### What the task requires
Find every line in the records below that contains "final", and copy it.

### Data supplied
**config.mk**
```make
export PLATFORM = sky130hd
export DESIGN_NAME = mem_arbiter8
export DESIGN_NICKNAME = d
export VERILOG_FILES = /design/src/rtl/mem_arbiter_pkg.sv /design/src/rtl/rr_pick8.sv /design/src/rtl/mem_arbiter8.sv
export SDC_FILE = /design/constraint.sdc
export NUM_CORES = 1
export LEC_CHECK = 0
export ABC_AREA = 0
export BUFFER_PORTS_ARGS = -buffer_cell sky130_fd_sc_hd__buf_2
export CAP_MARGIN = 20
export CELL_PAD_IN_SITES_DETAIL_PLACEMENT = 0
export CELL_PAD_IN_SITES_GLOBAL_PLACEMENT = 1
export CORE_ASPECT_RATIO = 2
export CORE_MARGIN = 8
export CORE_UTILIZATION = 49
export CTS_BUF_LIST = sky130_fd_sc_hd__clkbuf_4 sky130_fd_sc_hd__clkbuf_8 sky130_fd_sc_hd__clkbuf_16
export DETAILED_ROUTE_END_ITERATION = 6
export HOLD_SLACK_MARGIN = 0.15
export PLACE_DENSITY = 0.95
export REMOVE_ABC_BUFFERS = 1
export SLEW_MARGIN = 10
export SYNTH_ARGS = -nofsm -noshare
export SYNTH_HDL_FRONTEND = slang
export SYNTH_SLANG_ARGS = --single-unit
```
**constraint.sdc**
```tcl
create_clock -name clk -period 12.06 [get_ports clk]
set_clock_uncertainty 0.2 [all_clocks]
set_input_delay 1.206 -clock clk [delete_from_list [all_inputs] [get_ports clk]]
set_output_delay 1.206 -clock clk [all_outputs]
set_load 0.02 [all_outputs]
```
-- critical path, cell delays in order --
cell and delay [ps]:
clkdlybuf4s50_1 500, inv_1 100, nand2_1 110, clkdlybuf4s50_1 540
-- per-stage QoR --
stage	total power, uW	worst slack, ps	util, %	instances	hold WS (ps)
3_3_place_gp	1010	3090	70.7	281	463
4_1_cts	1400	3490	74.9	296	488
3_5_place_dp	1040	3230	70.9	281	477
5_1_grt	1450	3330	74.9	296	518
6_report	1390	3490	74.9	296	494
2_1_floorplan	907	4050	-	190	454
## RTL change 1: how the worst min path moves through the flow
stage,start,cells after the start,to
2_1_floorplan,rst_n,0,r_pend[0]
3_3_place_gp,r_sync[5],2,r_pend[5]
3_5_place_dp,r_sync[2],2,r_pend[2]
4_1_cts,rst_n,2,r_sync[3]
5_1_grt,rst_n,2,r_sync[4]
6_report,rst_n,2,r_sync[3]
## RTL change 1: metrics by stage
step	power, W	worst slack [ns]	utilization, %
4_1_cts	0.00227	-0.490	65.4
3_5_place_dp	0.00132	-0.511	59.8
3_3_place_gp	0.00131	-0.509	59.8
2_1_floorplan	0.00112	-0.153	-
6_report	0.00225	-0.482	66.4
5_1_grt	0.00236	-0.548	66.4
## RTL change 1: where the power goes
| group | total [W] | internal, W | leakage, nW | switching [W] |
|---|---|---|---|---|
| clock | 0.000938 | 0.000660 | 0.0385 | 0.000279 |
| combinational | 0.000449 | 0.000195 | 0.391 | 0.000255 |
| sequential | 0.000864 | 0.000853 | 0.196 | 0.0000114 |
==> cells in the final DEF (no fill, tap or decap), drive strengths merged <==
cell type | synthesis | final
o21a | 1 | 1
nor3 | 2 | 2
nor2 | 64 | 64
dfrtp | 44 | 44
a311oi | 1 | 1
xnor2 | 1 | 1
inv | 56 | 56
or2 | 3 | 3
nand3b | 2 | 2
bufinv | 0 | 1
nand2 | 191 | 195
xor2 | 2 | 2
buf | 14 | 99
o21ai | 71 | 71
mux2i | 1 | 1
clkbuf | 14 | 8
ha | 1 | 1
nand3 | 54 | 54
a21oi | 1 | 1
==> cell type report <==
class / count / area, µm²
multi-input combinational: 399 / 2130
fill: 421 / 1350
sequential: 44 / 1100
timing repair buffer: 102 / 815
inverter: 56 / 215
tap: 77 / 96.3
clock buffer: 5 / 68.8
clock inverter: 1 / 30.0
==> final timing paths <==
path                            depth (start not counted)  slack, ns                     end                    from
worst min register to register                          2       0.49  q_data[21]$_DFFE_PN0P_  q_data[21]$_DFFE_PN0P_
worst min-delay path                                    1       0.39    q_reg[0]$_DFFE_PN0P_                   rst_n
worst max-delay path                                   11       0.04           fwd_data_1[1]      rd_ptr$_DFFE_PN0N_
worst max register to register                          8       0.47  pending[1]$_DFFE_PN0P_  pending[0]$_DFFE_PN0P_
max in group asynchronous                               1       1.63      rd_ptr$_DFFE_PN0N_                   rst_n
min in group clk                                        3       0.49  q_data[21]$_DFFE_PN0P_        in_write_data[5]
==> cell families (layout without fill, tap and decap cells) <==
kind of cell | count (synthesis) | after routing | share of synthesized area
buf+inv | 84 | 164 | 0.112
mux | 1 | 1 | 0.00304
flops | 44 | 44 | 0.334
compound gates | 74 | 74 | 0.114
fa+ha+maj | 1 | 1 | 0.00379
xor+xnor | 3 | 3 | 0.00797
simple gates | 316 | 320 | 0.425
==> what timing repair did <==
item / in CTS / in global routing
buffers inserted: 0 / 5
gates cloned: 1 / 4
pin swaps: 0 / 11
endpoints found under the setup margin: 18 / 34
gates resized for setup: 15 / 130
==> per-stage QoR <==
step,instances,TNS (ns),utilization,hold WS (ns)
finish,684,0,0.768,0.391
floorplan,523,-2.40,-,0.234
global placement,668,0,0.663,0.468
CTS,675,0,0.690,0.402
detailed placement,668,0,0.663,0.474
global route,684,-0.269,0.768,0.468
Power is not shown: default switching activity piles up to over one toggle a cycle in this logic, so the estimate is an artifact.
File: config.mk
export PLATFORM = sky130hd
export DESIGN_NAME = csi_cin_framer
export DESIGN_NICKNAME = d
export VERILOG_FILES = /design/src/rtl/csi_cin_framer.sv
export SDC_FILE = /design/constraint.sdc
export NUM_CORES = 1
export LEC_CHECK = 0
export CORE_MARGIN = 5
export CORE_UTILIZATION = 60
export DETAILED_ROUTE_END_ITERATION = 12
export DONT_BUFFER_PORTS = 1
export GPL_TIMING_DRIVEN = 0
export PLACE_DENSITY = 0.72
export SETUP_SLACK_MARGIN = 0.1
export SYNTH_ARGS = -nofsm -noshare
export SYNTH_HDL_FRONTEND = slang
export SYNTH_SLANG_ARGS = --single-unit
File: constraint.sdc
create_clock -name csi_clk -period 6.69 [get_ports csi_clk]
set_clock_uncertainty 0.1 [all_clocks]
set_input_delay 0 -clock csi_clk [delete_from_list [all_inputs] [get_ports csi_clk]]
set_output_delay 0 -clock csi_clk [all_outputs]
set_load 0.02 [all_outputs]
$ cat config.mk
export PLATFORM = sky130hd
export DESIGN_NAME = pipeline_hazard_ctrl
export DESIGN_NICKNAME = d
export VERILOG_FILES = /design/src/rtl/pipeline_hazard_ctrl.sv
export SDC_FILE = /design/constraint.sdc
export NUM_CORES = 1
export LEC_CHECK = 0
export ABC_AREA = 1
export CAP_MARGIN = 10
export CORE_AREA = 10 10 76 78
export DETAILED_ROUTE_END_ITERATION = 7
export DIE_AREA = 0 0 86 88
export GPL_TIMING_DRIVEN = 0
export PLACE_DENSITY_LB_ADDON = 0.15
export SLEW_MARGIN = 20
export SYNTH_ARGS = -nofsm -noshare
export SYNTH_HDL_FRONTEND = slang
export SYNTH_SLANG_ARGS = --single-unit
$ cat constraint.sdc
create_clock -name clk -period 2 [get_ports clk]
set_input_delay 0.2 -clock clk [delete_from_list [all_inputs] [get_ports clk]]
set_output_delay 0.2 -clock clk [all_outputs]
set_load 0.1 [all_outputs]
File: src/rtl/mem_access_pkg.sv
// Shared types for the memory stage: pipeline records, data-bus request/response, access sizes.
// Used by mem_access and readdata_align.
package mem_access_pkg;
  localparam int DATA_W = 64;
  localparam int ADDR_W = 64;
  localparam int STRB_W = DATA_W / 8;

  typedef logic [DATA_W-1:0] word_t;
  typedef logic [ADDR_W-1:0] addr_t;

  typedef enum logic [1:0] {MSIZE1 = 2'd0, MSIZE2 = 2'd1, MSIZE4 = 2'd2, MSIZE8 = 2'd3} msize_t;

  typedef struct packed {
    logic   memread;
    logic   memwrite;
    msize_t msize;
    logic   memsext;
  } control_t;

  typedef struct packed {
    logic       valid;
    logic [4:0] dst;
    control_t   ctl;
    word_t      aluout;
    word_t      srcb;
  } execute_data_t;

  typedef struct packed {
    logic       valid;
    logic [4:0] dst;
    control_t   ctl;
    word_t      result;
    addr_t      addr;
  } memory_data_t;

  typedef struct packed {
    logic              valid;
    addr_t             addr;
    msize_t            size;
    logic [STRB_W-1:0] strobe;
    word_t             data;
  } dbus_req_t;

  typedef struct packed {
    logic  addr_ok;
    logic  data_ok;
    word_t data;
  } dbus_resp_t;

  typedef enum logic {ST_IDLE = 1'b0, ST_WAIT = 1'b1} mstate_t;

  // Address bits that must be zero for a naturally aligned access.
  function automatic logic [2:0] size_mask(input msize_t s);
    case (s)
      MSIZE1:  return 3'b000;
      MSIZE2:  return 3'b001;
      MSIZE4:  return 3'b011;
      default: return 3'b111;
    endcase
  endfunction

  function automatic logic [STRB_W-1:0] size_strobe(input msize_t s);
    case (s)
      MSIZE1:  return 8'h01;
      MSIZE2:  return 8'h03;
      MSIZE4:  return 8'h0F;
      default: return 8'hFF;
    endcase
  endfunction
endpackage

### The answer
==> cells in the final DEF (no fill, tap or decap), drive strengths merged <==
cell type | synthesis | final
==> final timing paths <==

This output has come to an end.